BEGIN DATA TO USE

===== src/rtl/run_pkg.sv =====
`default_nettype none
// +----------------------------------------------------------------------+
// | run_pkg : shared state encoding, counter types and default constants |
// | Revision: 1.0                                                        |
// +----------------------------------------------------------------------+
package run_pkg;

  localparam int c_default_load_bytes = 64;
  localparam int c_default_dump_base  = 64;
  localparam int c_default_dump_bytes = 32;
  localparam int c_default_timeout    = 4095;

  localparam int c_idx_w   = 8;
  localparam int c_count_w = 12;

  typedef logic [c_idx_w-1:0]   idx_t;
  typedef logic [c_count_w-1:0] count_t;

  typedef enum logic [1:0] {
    ST_IDLE = 2'd0,
    ST_LOAD = 2'd1,
    ST_RUN  = 2'd2,
    ST_DUMP = 2'd3
  } run_state_t;

endpackage
`default_nettype wire


===== src/rtl/run_sequencer.sv =====
`default_nettype none
// +----------------------------------------------------------------------+
// | run_sequencer : preload DMem, run the core until done or timeout,    |
// |                 then stream a result window back out.                |
// | Revision: 1.0                                                        |
// +----------------------------------------------------------------------+
module run_sequencer
  import run_pkg::*;
#(
  parameter int LOAD_BYTES = c_default_load_bytes,
  parameter int DUMP_BASE  = c_default_dump_base,
  parameter int DUMP_BYTES = c_default_dump_bytes,
  parameter int TIMEOUT    = c_default_timeout
) (
  input  logic       clk,
  input  logic       reset,
  input  logic       start,
  input  logic       load_valid,
  output logic       load_ready,
  input  logic [7:0] load_data,
  output logic       dm_own,
  output logic       dm_wen,
  output logic [7:0] dm_addr,
  output logic [7:0] dm_wdat,
  input  logic [7:0] dm_rdat,
  output logic       core_reset,
  input  logic       core_done,
  output logic       dump_valid,
  input  logic       dump_ready,
  output logic [7:0] dump_data,
  output logic       busy,
  output logic       error
);

  localparam idx_t   c_load_last    = idx_t'(LOAD_BYTES - 1);
  localparam idx_t   c_dump_last    = idx_t'(DUMP_BYTES - 1);
  localparam idx_t   c_dump_base    = idx_t'(DUMP_BASE);
  localparam count_t c_timeout_last = count_t'(TIMEOUT - 1);

  run_state_t r_state;
  run_state_t w_state_next;
  idx_t       r_idx;
  count_t     r_count;
  logic       r_error;

  logic w_load_fire;
  logic w_dump_fire;
  logic w_done_seen;
  logic w_timeout;

  assign w_load_fire = (r_state == ST_LOAD) && load_valid;
  assign w_dump_fire = (r_state == ST_DUMP) && dump_ready;
  // Count is zero only on the first RUN cycle, while the core PC leaves reset.
  assign w_done_seen = core_done && (r_count != '0);
  assign w_timeout   = (r_count == c_timeout_last);

  always_ff @(posedge clk) begin : p_state_reg
    if (!reset) begin
      r_state <= ST_IDLE;
    end else begin
      r_state <= w_state_next;
    end
  end

  always_comb begin : p_next_state
    w_state_next = r_state;
    case (r_state)
      ST_IDLE: if (start) w_state_next = ST_LOAD;
      ST_LOAD: if (w_load_fire && (r_idx == c_load_last)) w_state_next = ST_RUN;
      ST_RUN: begin
        if (w_done_seen) begin
          w_state_next = ST_DUMP;
        end else if (w_timeout) begin
          w_state_next = ST_IDLE;
        end
      end
      ST_DUMP: if (w_dump_fire && (r_idx == c_dump_last)) w_state_next = ST_IDLE;
      default: w_state_next = ST_IDLE;
    endcase
  end

  always_ff @(posedge clk) begin : p_counters
    if (!reset) begin
      r_idx   <= '0;
      r_count <= '0;
      r_error <= 1'b0;
    end else begin
      case (r_state)
        ST_IDLE: begin
          if (start) begin
            r_idx   <= '0;
            r_error <= 1'b0;
          end
        end
        ST_LOAD: begin
          r_count <= '0;
          if (w_load_fire) begin
            r_idx <= (r_idx == c_load_last) ? '0 : r_idx + idx_t'(1);
          end
        end
        ST_RUN: begin
          r_count <= r_count + count_t'(1);
          if (w_done_seen) begin
            r_idx <= '0;
          end else if (w_timeout) begin
            r_error <= 1'b1;
          end
        end
        ST_DUMP: begin
          if (w_dump_fire) begin
            r_idx <= (r_idx == c_dump_last) ? '0 : r_idx + idx_t'(1);
          end
        end
        default: r_idx <= '0;
      endcase
    end
  end

  always_comb begin : p_outputs
    busy       = 1'b1;
    dm_own     = 1'b1;
    core_reset = 1'b1;
    load_ready = 1'b0;
    dm_wen     = 1'b0;
    dm_addr    = '0;
    dm_wdat    = '0;
    dump_valid = 1'b0;
    dump_data  = '0;
    case (r_state)
      ST_IDLE: busy = 1'b0;
      ST_LOAD: begin
        load_ready = 1'b1;
        dm_wen     = load_valid;
        dm_addr    = r_idx;
        dm_wdat    = load_data;
      end
      ST_RUN: begin
        dm_own     = 1'b0;
        core_reset = 1'b0;
      end
      ST_DUMP: begin
        // Index only moves on a handshake, so address and data hold during a stall.
        dm_addr    = c_dump_base + r_idx;
        dump_valid = 1'b1;
        dump_data  = dm_rdat;
      end
      default: busy = 1'b0;
    endcase
  end

  assign error = r_error;

endmodule
`default_nettype wire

END DATA TO USE

**WORK TO BE COMPLETED**
Please print the listing exactly, keeping each line as it is.

**WRITTEN REPLY**
===== src/rtl/run_pkg.sv =====
`default_nettype none
// +----------------------------------------------------------------------+
// | run_pkg : shared state encoding, counter types and default constants |
// | Revision: 1.0                                                        |
// +----------------------------------------------------------------------+
package run_pkg;

  localparam int c_default_load_bytes = 64;
  localparam int c_default_dump_base  = 64;
  localparam int c_default_dump_bytes = 32;
  localparam int c_default_timeout    = 4095;

  localparam int c_idx_w   = 8;
  localparam int c_count_w = 12;

  typedef logic [c_idx_w-1:0]   idx_t;
  typedef logic [c_count_w-1:0] count_t;

  typedef enum logic [1:0] {
    ST_IDLE = 2'd0,
    ST_LOAD = 2'd1,
    ST_RUN  = 2'd2,
    ST_DUMP = 2'd3
  } run_state_t;

endpackage
`default_nettype wire


===== src/rtl/run_sequencer.sv =====
`default_nettype none
// +----------------------------------------------------------------------+
// | run_sequencer : preload DMem, run the core until done or timeout,    |
// |                 then stream a result window back out.                |
// | Revision: 1.0                                                        |
// +----------------------------------------------------------------------+
module run_sequencer
  import run_pkg::*;
#(
  parameter int LOAD_BYTES = c_default_load_bytes,
  parameter int DUMP_BASE  = c_default_dump_base,
  parameter int DUMP_BYTES = c_default_dump_bytes,
  parameter int TIMEOUT    = c_default_timeout
) (
  input  logic       clk,
  input  logic       reset,
  input  logic       start,
  input  logic       load_valid,
  output logic       load_ready,
  input  logic [7:0] load_data,
  output logic       dm_own,
  output logic       dm_wen,
  output logic [7:0] dm_addr,
  output logic [7:0] dm_wdat,
  input  logic [7:0] dm_rdat,
  output logic       core_reset,
  input  logic       core_done,
  output logic       dump_valid,
  input  logic       dump_ready,
  output logic [7:0] dump_data,
  output logic       busy,
  output logic       error
);

  localparam idx_t   c_load_last    = idx_t'(LOAD_BYTES - 1);
  localparam idx_t   c_dump_last    = idx_t'(DUMP_BYTES - 1);
  localparam idx_t   c_dump_base    = idx_t'(DUMP_BASE);
  localparam count_t c_timeout_last = count_t'(TIMEOUT - 1);

  run_state_t r_state;
  run_state_t w_state_next;
  idx_t       r_idx;
  count_t     r_count;
  logic       r_error;

  logic w_load_fire;
  logic w_dump_fire;
  logic w_done_seen;
  logic w_timeout;

  assign w_load_fire = (r_state == ST_LOAD) && load_valid;
  assign w_dump_fire = (r_state == ST_DUMP) && dump_ready;
  // Count is zero only on the first RUN cycle, while the core PC leaves reset.
  assign w_done_seen = core_done && (r_count != '0);
  assign w_timeout   = (r_count == c_timeout_last);

  always_ff @(posedge clk) begin : p_state_reg
    if (!reset) begin
      r_state <= ST_IDLE;
    end else begin
      r_state <= w_state_next;
    end
  end

  always_comb begin : p_next_state
    w_state_next = r_state;
    case (r_state)
      ST_IDLE: if (start) w_state_next = ST_LOAD;
      ST_LOAD: if (w_load_fire && (r_idx == c_load_last)) w_state_next = ST_RUN;
      ST_RUN: begin
        if (w_done_seen) begin
          w_state_next = ST_DUMP;
        end else if (w_timeout) begin
          w_state_next = ST_IDLE;
        end
      end
      ST_DUMP: if (w_dump_fire && (r_idx == c_dump_last)) w_state_next = ST_IDLE;
      default: w_state_next = ST_IDLE;
    endcase
  end

  always_ff @(posedge clk) begin : p_counters
    if (!reset) begin
      r_idx   <= '0;
      r_count <= '0;
      r_error <= 1'b0;
    end else begin
      case (r_state)
        ST_IDLE: begin
          if (start) begin
            r_idx   <= '0;
            r_error <= 1'b0;
          end
        end
        ST_LOAD: begin
          r_count <= '0;
          if (w_load_fire) begin
            r_idx <= (r_idx == c_load_last) ? '0 : r_idx + idx_t'(1);
          end
        end
        ST_RUN: begin
          r_count <= r_count + count_t'(1);
          if (w_done_seen) begin
            r_idx <= '0;
          end else if (w_timeout) begin
            r_error <= 1'b1;
          end
        end
        ST_DUMP: begin
          if (w_dump_fire) begin
            r_idx <= (r_idx == c_dump_last) ? '0 : r_idx + idx_t'(1);
          end
        end
        default: r_idx <= '0;
      endcase
    end
  end

  always_comb begin : p_outputs
    busy       = 1'b1;
    dm_own     = 1'b1;
    core_reset = 1'b1;
    load_ready = 1'b0;
    dm_wen     = 1'b0;
    dm_addr    = '0;
    dm_wdat    = '0;
    dump_valid = 1'b0;
    dump_data  = '0;
    case (r_state)
      ST_IDLE: busy = 1'b0;
      ST_LOAD: begin
        load_ready = 1'b1;
        dm_wen     = load_valid;
        dm_addr    = r_idx;
        dm_wdat    = load_data;
      end
      ST_RUN: begin
        dm_own     = 1'b0;
        core_reset = 1'b0;
      end
      ST_DUMP: begin
        // Index only moves on a handshake, so address and data hold during a stall.
        dm_addr    = c_dump_base + r_idx;
        dump_valid = 1'b1;
        dump_data  = dm_rdat;
      end
      default: busy = 1'b0;
    endcase
  end

  assign error = r_error;

endmodule
`default_nettype wire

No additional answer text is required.